You can already visit http://localhost:5000


Loading Example Dataset

The original dataset was published by Ogura et al. (2019) [1].
The only changes made were the conversion from XLSX to CSV and the filtering out of all molecules with invalid valences.

In [5]:
df = pd.read_csv('datasets/example_dataset_hERG.csv', names=['smi', 'act'], header=0)
print(len(df))
df.head(2)
190464
Out[5]:
smi act
0 CCOC(=O)C1CCN(CC1)C(C)C(=O)c2c(C)[nH]c3cc(C)ccc23 1
1 COc1ccc(NC(=O)N2CCC3(CCN(C)CC3)CC2)cc1F 1
In [6]:
df.act.value_counts()
Out[6]:
0    184044
1      6420
Name: act, dtype: int64

=> Very unbalanced dataset

Perform Undersampling Based on MolWt and LogP

In [7]:
def data_from_smi(smi):
    mol = Chem.MolFromSmiles(smi)
    mw_logp = Descriptors.MolWt(mol) / 100 * Crippen.MolLogP(mol)
    return mol, mw_logp
In [8]:
if OS == 'Windows':
    res = np.array(list(map(data_from_smi, df.smi)))
else:
    with Pool(num_cores) as p:
        res = np.array(p.map(data_from_smi, df.smi))
df['ROMol'], df['mw_logp'] = res[:, 0], res[:, 1]
df.sort_values('mw_logp', inplace=True)
In [9]:
act0 = df.query('act == 0').reset_index(drop=True)
ix = np.linspace(0, len(act0) - 1, num=len(df) - len(act0), dtype=np.int32)
df = pd.concat([df.query('act == 1'), act0.loc[ix]])
df.act.value_counts()
Out[9]:
1    6420
0    6420
Name: act, dtype: int64

Calculating Morgan Fingerprints (FCFP6)

In [10]:
def mol_to_FCFP6(mol):
    fp = Chem.GetMorganFingerprintAsBitVect(mol, radius=3, nBits=2048, useFeatures=True)
    ar = np.empty(2048, dtype=np.uint8)
    ConvertToNumpyArray(fp, ar)
    return ar
In [11]:
x_data = np.array(list(map(mol_to_FCFP6, df.ROMol)))
x_data.shape
Out[11]:
(12840, 2048)

Split Into Training and Test Datasets

In [12]:
y_data = np.array(df.act)
x_train, x_test, y_train, y_test = train_test_split(x_data, y_data,
                                                    test_size=0.1,
                                                    stratify=y_data,
                                                    random_state=random_seed,
                                                    shuffle=True)

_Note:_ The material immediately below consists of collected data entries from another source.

--- src/rtl/cpu_dram_port_if.sv ---
// Bus bundle between the CPU/video requesters, the phase generator and the
// DRAM controller. The slave view belongs to cpu_dram_port itself.
interface cpu_dram_port_if;
  logic        c0;
  logic        c1;
  logic        c2;
  logic        c3;
  logic        cpu_req;
  logic        cpu_rnw;
  logic [20:0] cpu_addr;
  logic        cpu_wrbsel;
  logic [7:0]  cpu_wrdata;
  logic        vid_req;
  logic [20:0] vid_addr;
  logic        cpu_next;
  logic        cpu_strobe;
  logic        cpu_latch;
  logic [15:0] cpu_rddata;
  logic        vid_strobe;
  logic        dram_req;
  logic        dram_rnw;
  logic [20:0] dram_addr;
  logic [1:0]  dram_bsel;
  logic [15:0] dram_wrdata;
  logic        dram_rdvalid;
  logic [15:0] dram_rdata;

  modport slave (
    input  c0, c1, c2, c3,
    input  cpu_req, cpu_rnw, cpu_addr, cpu_wrbsel, cpu_wrdata,
    input  vid_req, vid_addr,
    output cpu_next, cpu_strobe, cpu_latch, cpu_rddata, vid_strobe,
    output dram_req, dram_rnw, dram_addr, dram_bsel, dram_wrdata,
    input  dram_rdvalid, dram_rdata
  );

  modport master (
    output c0, c1, c2, c3,
    output cpu_req, cpu_rnw, cpu_addr, cpu_wrbsel, cpu_wrdata,
    output vid_req, vid_addr,
    input  cpu_next, cpu_strobe, cpu_latch, cpu_rddata, vid_strobe,
    input  dram_req, dram_rnw, dram_addr, dram_bsel, dram_wrdata,
    output dram_rdvalid, dram_rdata
  );
endinterface

--- src/rtl/cpu_dram_port.sv ---
// DRAM port arbiter shared by CPU and video. One DRAM cycle per c0..c3
// rotation; ownership of the next cycle is decided at c3. Video has priority
// until the CPU has lost STARVE_MAX arbitrations in a row. A CPU read whose
// data is late parks the port in WAIT until the data shows up.
module cpu_dram_port #(
  parameter int unsigned STARVE_MAX = 3
) (
  input logic           clk,
  input logic           rst,
  cpu_dram_port_if.slave bus
);

  localparam logic [1:0] SMAX = STARVE_MAX[1:0];

  typedef enum logic [1:0] {IDLE, CPU, VID, WAIT} owner_t;

  owner_t      state, state_nxt;
  logic [1:0]  starve_cnt, starve_nxt;
  logic        grant_cpu, grant_vid;
  logic        arb_phase;
  logic        cpu_next_w;
  logic        cyc_active;
  logic        cpu_rd_cycle;
  logic        got_rd;
  logic        wait_strobe;
  logic        latch_q;
  logic        cpu_strobe_w;
  logic        dram_req_q;
  logic        dram_rnw_q;
  logic [20:0] dram_addr_q;
  logic [1:0]  dram_bsel_q;
  logic [15:0] dram_wrdata_q;
  logic [15:0] rddata_q;

  // Arbitrate only on a clean c3; an overlapping (non one-hot) strobe is ignored.
  assign arb_phase    = bus.c3 & ~(bus.c0 | bus.c1 | bus.c2);
  assign cpu_next_w   = (state != WAIT) && (!bus.vid_req || (starve_cnt >= SMAX));
  assign cyc_active   = (state == CPU) || (state == VID);
  assign cpu_rd_cycle = (state == CPU) && dram_rnw_q;

  // Next owner, grant decode and starvation counter update
  always_comb begin
    state_nxt  = state;
    starve_nxt = starve_cnt;
    grant_cpu  = 1'b0;
    grant_vid  = 1'b0;
    if (state == WAIT) begin
      if (bus.dram_rdvalid) state_nxt = IDLE;
    end else if (arb_phase) begin
      if (cpu_rd_cycle && !got_rd && !bus.dram_rdvalid) begin
        state_nxt = WAIT;
      end else if (bus.vid_req && (starve_cnt < SMAX)) begin
        grant_vid = 1'b1;
        state_nxt = VID;
      end else if (bus.cpu_req && cpu_next_w) begin
        grant_cpu = 1'b1;
        state_nxt = CPU;
      end else if (bus.vid_req) begin
        grant_vid = 1'b1;
        state_nxt = VID;
      end else begin
        state_nxt = IDLE;
      end
    end
    if (arb_phase) begin
      if (grant_cpu || !bus.cpu_req) starve_nxt = '0;
      else if (grant_vid && (starve_cnt < SMAX)) starve_nxt = starve_cnt + 2'd1;
    end
  end

  // Owner state and starvation counter registers
  always_ff @(posedge clk or posedge rst) begin
    if (rst) begin
      state      <= IDLE;
      starve_cnt <= '0;
    end else begin
      state      <= state_nxt;
      starve_cnt <= starve_nxt;
    end
  end

  // Latch the access parameters at grant; dram_req is high for the c0 that follows
  always_ff @(posedge clk or posedge rst) begin
    if (rst) begin
      dram_req_q    <= 1'b0;
      dram_rnw_q    <= 1'b1;
      dram_addr_q   <= '0;
      dram_bsel_q   <= '0;
      dram_wrdata_q <= '0;
    end else begin
      dram_req_q <= grant_cpu | grant_vid;
      if (grant_vid) begin
        dram_rnw_q  <= 1'b1;
        dram_addr_q <= bus.vid_addr;
        dram_bsel_q <= '0;
      end else if (grant_cpu) begin
        dram_rnw_q    <= bus.cpu_rnw;
        dram_addr_q   <= bus.cpu_addr;
        dram_bsel_q   <= bus.cpu_rnw ? 2'b00 : (bus.cpu_wrbsel ? 2'b10 : 2'b01);
        dram_wrdata_q <= {bus.cpu_wrdata, bus.cpu_wrdata};
      end
    end
  end

  // Read return tracking: first rdvalid of an owned cycle wins, extras are dropped
  always_ff @(posedge clk or posedge rst) begin
    if (rst) begin
      got_rd      <= 1'b0;
      wait_strobe <= 1'b0;
      latch_q     <= 1'b0;
      rddata_q    <= '0;
    end else begin
      if (arb_phase) got_rd <= 1'b0;
      else if (bus.dram_rdvalid && cyc_active) got_rd <= 1'b1;
      wait_strobe <= (state == WAIT) && bus.dram_rdvalid;
      latch_q     <= cpu_strobe_w;
      if (bus.dram_rdvalid && ((cpu_rd_cycle && !got_rd) || (state == WAIT)))
        rddata_q <= bus.dram_rdata;
    end
  end

  // On-time data strobes at c3 (data may land in that same clk); late data strobes one clk after rdvalid
  assign cpu_strobe_w = (cpu_rd_cycle && arb_phase && (got_rd || bus.dram_rdvalid)) || wait_strobe;

  assign bus.cpu_next    = cpu_next_w;
  assign bus.cpu_strobe  = cpu_strobe_w;
  assign bus.cpu_latch   = cpu_strobe_w | latch_q;
  assign bus.cpu_rddata  = rddata_q;
  assign bus.vid_strobe  = (state == VID) && bus.dram_rdvalid && !got_rd;
  assign bus.dram_req    = dram_req_q;
  assign bus.dram_rnw    = dram_rnw_q;
  assign bus.dram_addr   = dram_addr_q;
  assign bus.dram_bsel   = dram_bsel_q;
  assign bus.dram_wrdata = dram_wrdata_q;

endmodule

--- src/flat_wrapper.sv ---
// flat-port wrapper written by rule: the top's interface ports become plain ports
module cpu_dram_port_flat 
#(
  parameter int unsigned STARVE_MAX = 3
)
  (clk, rst, bus_c0, bus_c1, bus_c2, bus_c3, bus_cpu_req, bus_cpu_rnw, bus_cpu_addr, bus_cpu_wrbsel, bus_cpu_wrdata, bus_vid_req, bus_vid_addr, bus_cpu_next, bus_cpu_strobe, bus_cpu_latch, bus_cpu_rddata, bus_vid_strobe, bus_dram_req, bus_dram_rnw, bus_dram_addr, bus_dram_bsel, bus_dram_wrdata, bus_dram_rdvalid, bus_dram_rdata);
  cpu_dram_port_if bus_i ();
  input logic clk;
  input logic rst;
  input wire logic [$bits(bus_i.c0)-1:0] bus_c0;
  input wire logic [$bits(bus_i.c1)-1:0] bus_c1;
  input wire logic [$bits(bus_i.c2)-1:0] bus_c2;
  input wire logic [$bits(bus_i.c3)-1:0] bus_c3;
  input wire logic [$bits(bus_i.cpu_req)-1:0] bus_cpu_req;
  input wire logic [$bits(bus_i.cpu_rnw)-1:0] bus_cpu_rnw;
  input wire logic [$bits(bus_i.cpu_addr)-1:0] bus_cpu_addr;
  input wire logic [$bits(bus_i.cpu_wrbsel)-1:0] bus_cpu_wrbsel;
  input wire logic [$bits(bus_i.cpu_wrdata)-1:0] bus_cpu_wrdata;
  input wire logic [$bits(bus_i.vid_req)-1:0] bus_vid_req;
  input wire logic [$bits(bus_i.vid_addr)-1:0] bus_vid_addr;
  output wire logic [$bits(bus_i.cpu_next)-1:0] bus_cpu_next;
  output wire logic [$bits(bus_i.cpu_strobe)-1:0] bus_cpu_strobe;
  output wire logic [$bits(bus_i.cpu_latch)-1:0] bus_cpu_latch;
  output wire logic [$bits(bus_i.cpu_rddata)-1:0] bus_cpu_rddata;
  output wire logic [$bits(bus_i.vid_strobe)-1:0] bus_vid_strobe;
  output wire logic [$bits(bus_i.dram_req)-1:0] bus_dram_req;
  output wire logic [$bits(bus_i.dram_rnw)-1:0] bus_dram_rnw;
  output wire logic [$bits(bus_i.dram_addr)-1:0] bus_dram_addr;
  output wire logic [$bits(bus_i.dram_bsel)-1:0] bus_dram_bsel;
  output wire logic [$bits(bus_i.dram_wrdata)-1:0] bus_dram_wrdata;
  input wire logic [$bits(bus_i.dram_rdvalid)-1:0] bus_dram_rdvalid;
  input wire logic [$bits(bus_i.dram_rdata)-1:0] bus_dram_rdata;
  assign bus_i.c0 = bus_c0;
  assign bus_i.c1 = bus_c1;
  assign bus_i.c2 = bus_c2;
  assign bus_i.c3 = bus_c3;
  assign bus_i.cpu_req = bus_cpu_req;
  assign bus_i.cpu_rnw = bus_cpu_rnw;
  assign bus_i.cpu_addr = bus_cpu_addr;
  assign bus_i.cpu_wrbsel = bus_cpu_wrbsel;
  assign bus_i.cpu_wrdata = bus_cpu_wrdata;
  assign bus_i.vid_req = bus_vid_req;
  assign bus_i.vid_addr = bus_vid_addr;
  assign bus_cpu_next = bus_i.cpu_next;
  assign bus_cpu_strobe = bus_i.cpu_strobe;
  assign bus_cpu_latch = bus_i.cpu_latch;
  assign bus_cpu_rddata = bus_i.cpu_rddata;
  assign bus_vid_strobe = bus_i.vid_strobe;
  assign bus_dram_req = bus_i.dram_req;
  assign bus_dram_rnw = bus_i.dram_rnw;
  assign bus_dram_addr = bus_i.dram_addr;
  assign bus_dram_bsel = bus_i.dram_bsel;
  assign bus_dram_wrdata = bus_i.dram_wrdata;
  assign bus_i.dram_rdvalid = bus_dram_rdvalid;
  assign bus_i.dram_rdata = bus_dram_rdata;
  cpu_dram_port #(.STARVE_MAX(STARVE_MAX)) u_core (.clk(clk), .rst(rst), .bus(bus_i));
endmodule
--- config.mk ---
export PLATFORM = sky130hd
export DESIGN_NAME = cpu_dram_port_flat
export DESIGN_NICKNAME = d
export VERILOG_FILES = /design/src/rtl/cpu_dram_port_if.sv /design/src/rtl/cpu_dram_port.sv /design/src/flat_wrapper.sv
export SDC_FILE = /design/constraint.sdc
export NUM_CORES = 1
export LEC_CHECK = 0
export ABC_AREA = 1
export CAP_MARGIN = 20
export CORE_UTILIZATION = 43
export DETAILED_ROUTE_END_ITERATION = 12
export GPL_TIMING_DRIVEN = 0
export PLACE_DENSITY = 0.86
export SLEW_MARGIN = 20
export SYNTH_ARGS = -nofsm -noshare
export SYNTH_HDL_FRONTEND = slang
export SYNTH_SLANG_ARGS = --single-unit
--- constraint.sdc ---
create_clock -name clk -period 2.98 [get_ports clk]
set_input_delay 0.745 -clock clk [delete_from_list [all_inputs] [get_ports clk]]
set_output_delay 0.745 -clock clk [all_outputs]
set_load 0.03 [all_outputs]
==> results.md <==
* Outcome: complete, no violations
* Met2 wire len at 3650 um
* Syn. warnings at 0
* Post-Route M1 WL at 2870 um
* CTS Sinks at 56
* Slew @ Worst Pin at 0.684 ns
* Cell Area, Synth at 0.00267 sq mm
* Routed length per instance at 13.0 um
* Worst Setup Start Kind: input pin
* Antenna violation net count after detailed routing at 0
* Drt drc at 0
* GRT Resource Usage Total at 0.221
* Worst hold slack at 0.484 ns
* CTS root buffer: clkbuf_8
* Antenna diodes at 0
* Area of the multi-input gates at 912 sq um
* Number of flops mapped to enable cells by yosys at 0
* Synth unique cells at 27
* Flops & latches, synth at 56
* Crit-path max cell delay at 0.68 ns
* Leak at 2.10 nW
* Clock Pin Slew Worst Setup and Hold Paths at 0.09 ns
* DR vias at 2587
* Pre-antenna DRT Iters at 4
* Fin crit period at 2.85 ns
* Initial Utilization at 0.448
* Highest routed metal layer: met4
* Mapped Cells at 323
* Crit end category: output port
* FF/Latch Area at 0.00140 sq mm
* Die area at 0.00652 sq mm
* Max cap viols at 0
* Max stage delay cell, worst path: clkdlybuf4s50_1
* Mapped Nets at 404
* Top_reg_cell synth: dfrtp_1
* Critical Path, Cell by Cell: clkdlybuf4s50_1 > nand2_1 > nor2_1 > clkdlybuf4s50_1
* Fin util at 0.708
* Setup TNS at 0 ns
* Layout area overhead at 58.0%
* Pwr dens at 725 mW/mm^2
* Fill cells at 486
* Final setup vio count at 0
* Crit path required time at 2.24 ns
* Core Region at 0.00596 sq mm
* Antenna violations before repair at 0
* Vias in the first global route at 2447
* GP Congestion at 0.840
* Max frequency at 351 MHz
* CTS Hold Buffers Added at 0
* Slew headroom at 0.544
* DR WL met3 at 439 um
* Overflow after GRT at 0
* Final net count at 548
* Inserted Clock Buffers at 5
* Die height at 80.8 um
* Dpl hpwl at 5500 um
* Die width at 80.8 um
* RSZ-0062 raised after global routing: false
* Max-slew violation total from the final report at 0
* Worst skew pair latency at 0.31 ns
* Detailed Route WL at 7060 um
* Layout cell share with drive strength beyond 1 at 0.103
* Port-buffer cells at 137
* Register area share after synthesis at 0.526
* Async set-reset flop share out of synthesis at 1.00
* Setup CP Type: input pin to output port
* Number of vias per cell at 4.76
* TritonCTS clock tree: yes
* CP arrival at 2.10 ns
* CP bufs+invs at 2
* Hold Path Class: register to register
* Most used cell, CP: clkdlybuf4s50_1
* Floorplan row count at 28
* Syn Area/Cell at 8.26 sq um
* Clock buffer depth at 2
* Final Hold Fails at 0
* DRT iter0 DRCs at 80
* Final Cycle Share at 0.955
* Max IR drop VDD at 0.000713 V
* First-pass GRT wire length at 11100 um
* Io pins at 138
* Crit-path leading delay family: buffers and inverters
* CP max FO at 3
* Largest net degree at the start of global routing at 57
* H-tree level count at 2
* Final Skew at 0.0172 ns
[report_power, final]
group	switching [mW]	internal, mW
clock network	0.250	0.167
logic	0.842	0.654
registers	0.143	1.00
total	1.23	1.82
[final cells by class]
| class | instances | share of cell area |
|---|---|---|
| buffer | 20 | 0.0356 |
| clock buffer | 5 | 0.0163 |
| clock inverter | 3 | 0.00505 |
| inverter | 54 | 0.0487 |
| multi-input combinational | 193 | 0.216 |
| sequential | 56 | 0.333 |
| tap | 75 | 0.0223 |
| timing repair buffer | 137 | 0.323 |
[final timing paths]
check / cells after the start / to / start / slack [ns]
worst min register to register: 2 / u_core.bus.dram_addr[15] / u_core.bus.dram_addr[15] / 0.48
min in group asynchronous: 2 / u_core.bus.cpu_rddata[9] / rst / 0.88
max in group asynchronous: 2 / u_core.bus.dram_addr[15] / rst / 1.62
worst max-delay path: 4 / bus_vid_strobe / bus_dram_rdvalid / 0.13
worst max register to register: 8 / u_core.bus.dram_addr[10] / u_core.state[0] / 1.13
worst min-delay path: 2 / u_core.bus.dram_addr[15] / u_core.bus.dram_addr[15] / 0.48
[through the flow]
step                std cells  setup WS [ns]  total power, mW  area, sq um
floorplan                 323          0.607             1.96         2670
global placement          535         -0.264             2.62         4130
detailed placement        535         -0.299             2.67         4140
CTS                       543         0.0312             3.09         4230
global route              543         0.0873             3.24         4220
finish                    543          0.135             3.06         4220
[registers in the layout (all words and copies together), names as in the netlist, 2 cells and up]
signal	count
u_core.state	2
u_core.starve_cnt	2
u_core.bus.dram_addr	21
u_core.bus.cpu_rddata	16
u_core.bus.dram_bsel	2
u_core.bus.dram_wrdata	8
[synthesized netlist by cell type (2+ instances only)]
library cell	number	share of area
nand2_2	4	0.0094
a21oi_1	2	0.0038
o21ai_1	48	0.090
dfrtp_1	55	0.52
nor2_1	6	0.0084
o21ai_0	15	0.028
inv_2	7	0.0099
nand3_1	6	0.011
inv_1	47	0.066
ha_1	4	0.019
nor2_4	2	0.0084
buf_4	8	0.023
nand2_1	96	0.14
buf_2	6	0.011
buf_6	5	0.021
[repair_timing]
item,4_1_cts,5_1_grt
setup endpoints to repair,2,2
buffers inserted,0,0
gates resized for setup,4,4
[placed cells by master, fill, tap and decap left out, types with 6 or more instances in the layout]
cell type	count
clkdlybuf4s50_1	135
buf_4	8
o21ai_1	48
buf_2	7
nand3_1	6
nand2_1	96
o21ai_0	15
inv_2	7
nor2_1	6
inv_1	46
dfrtp_1	55
[worst register-to-register path, cell delays in order (launching register included)]
cell and delay (ns):
dfrtp_1 0.43, ha_1 0.25, inv_2 0.09, nand4_1 0.20, nor2_2 0.17, nand2_2 0.13, buf_2 0.22, o21ai_1 0.17
nand2_1 0.07
[cells by family after synthesis]
logic type	synth area share
fa+ha+maj	0.0188
compound gates	0.137
buf+inv	0.132
flops	0.526
simple gates	0.186
[routing by layer]
layer	GRT usage	vias to the layer above
met3	0.0472	8
met5	0	-
li1	-	1284
met4	0.0696	0
met2	0.410	89
met1	0.253	1206
(Power assumes the default switching activity.)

Optimize models with Optuna and Track Results with MLflow

In [13]:
# Activate autologging for Scikit-learn
mlflow.sklearn.autolog()

Scikit-Learn Random Forest (with auto logging)

If you want to avoid having duplicated parameter sets you need to uncomment the commented code lines

In [14]:
# seen_param = []

def rf_obj(trial):
    param = {
        'n_estimators': trial.suggest_int('n_estimators', 50, 1000, step=50),
        'max_depth':    trial.suggest_int('max_depth', 1, 20),
        'criterion':    trial.suggest_categorical('criterion', ['gini', 'entropy']),
        'max_features': trial.suggest_categorical('max_features', ['auto', 'sqrt', 'log2', None]),
        'random_state': random_seed,
        'n_jobs':       num_cores,
    }
    # if param in seen_param:
    #     raise optuna.exceptions.TrialPruned()
    # else:
    #     seen_param.append(param)
    metrics = {}
    model = RandomForestClassifier(**param)
    with mlflow.start_run():
        model.fit(x_train, y_train)
        metrics['test_kappa'] = cohen_kappa_score(y_test, model.predict(x_test))
        metrics['training_kappa'] = cohen_kappa_score(y_train, model.predict(x_train))
        mlflow.log_metrics(metrics)
    return metrics['test_kappa']
In [15]:
# Creates a new MLflow experiment and set it as active
mlflow.set_experiment('hERG Random Forest')

# Creates a new Optuna study for maximizing an outcome
study = optuna.create_study(direction='maximize')

# MLflow currently uses scikit-learn functions for metric calculation that were deprecated with version 1.0
with warnings.catch_warnings():
    warnings.simplefilter('ignore')
    # Optimize the objective function
    study.optimize(rf_obj, n_trials=100)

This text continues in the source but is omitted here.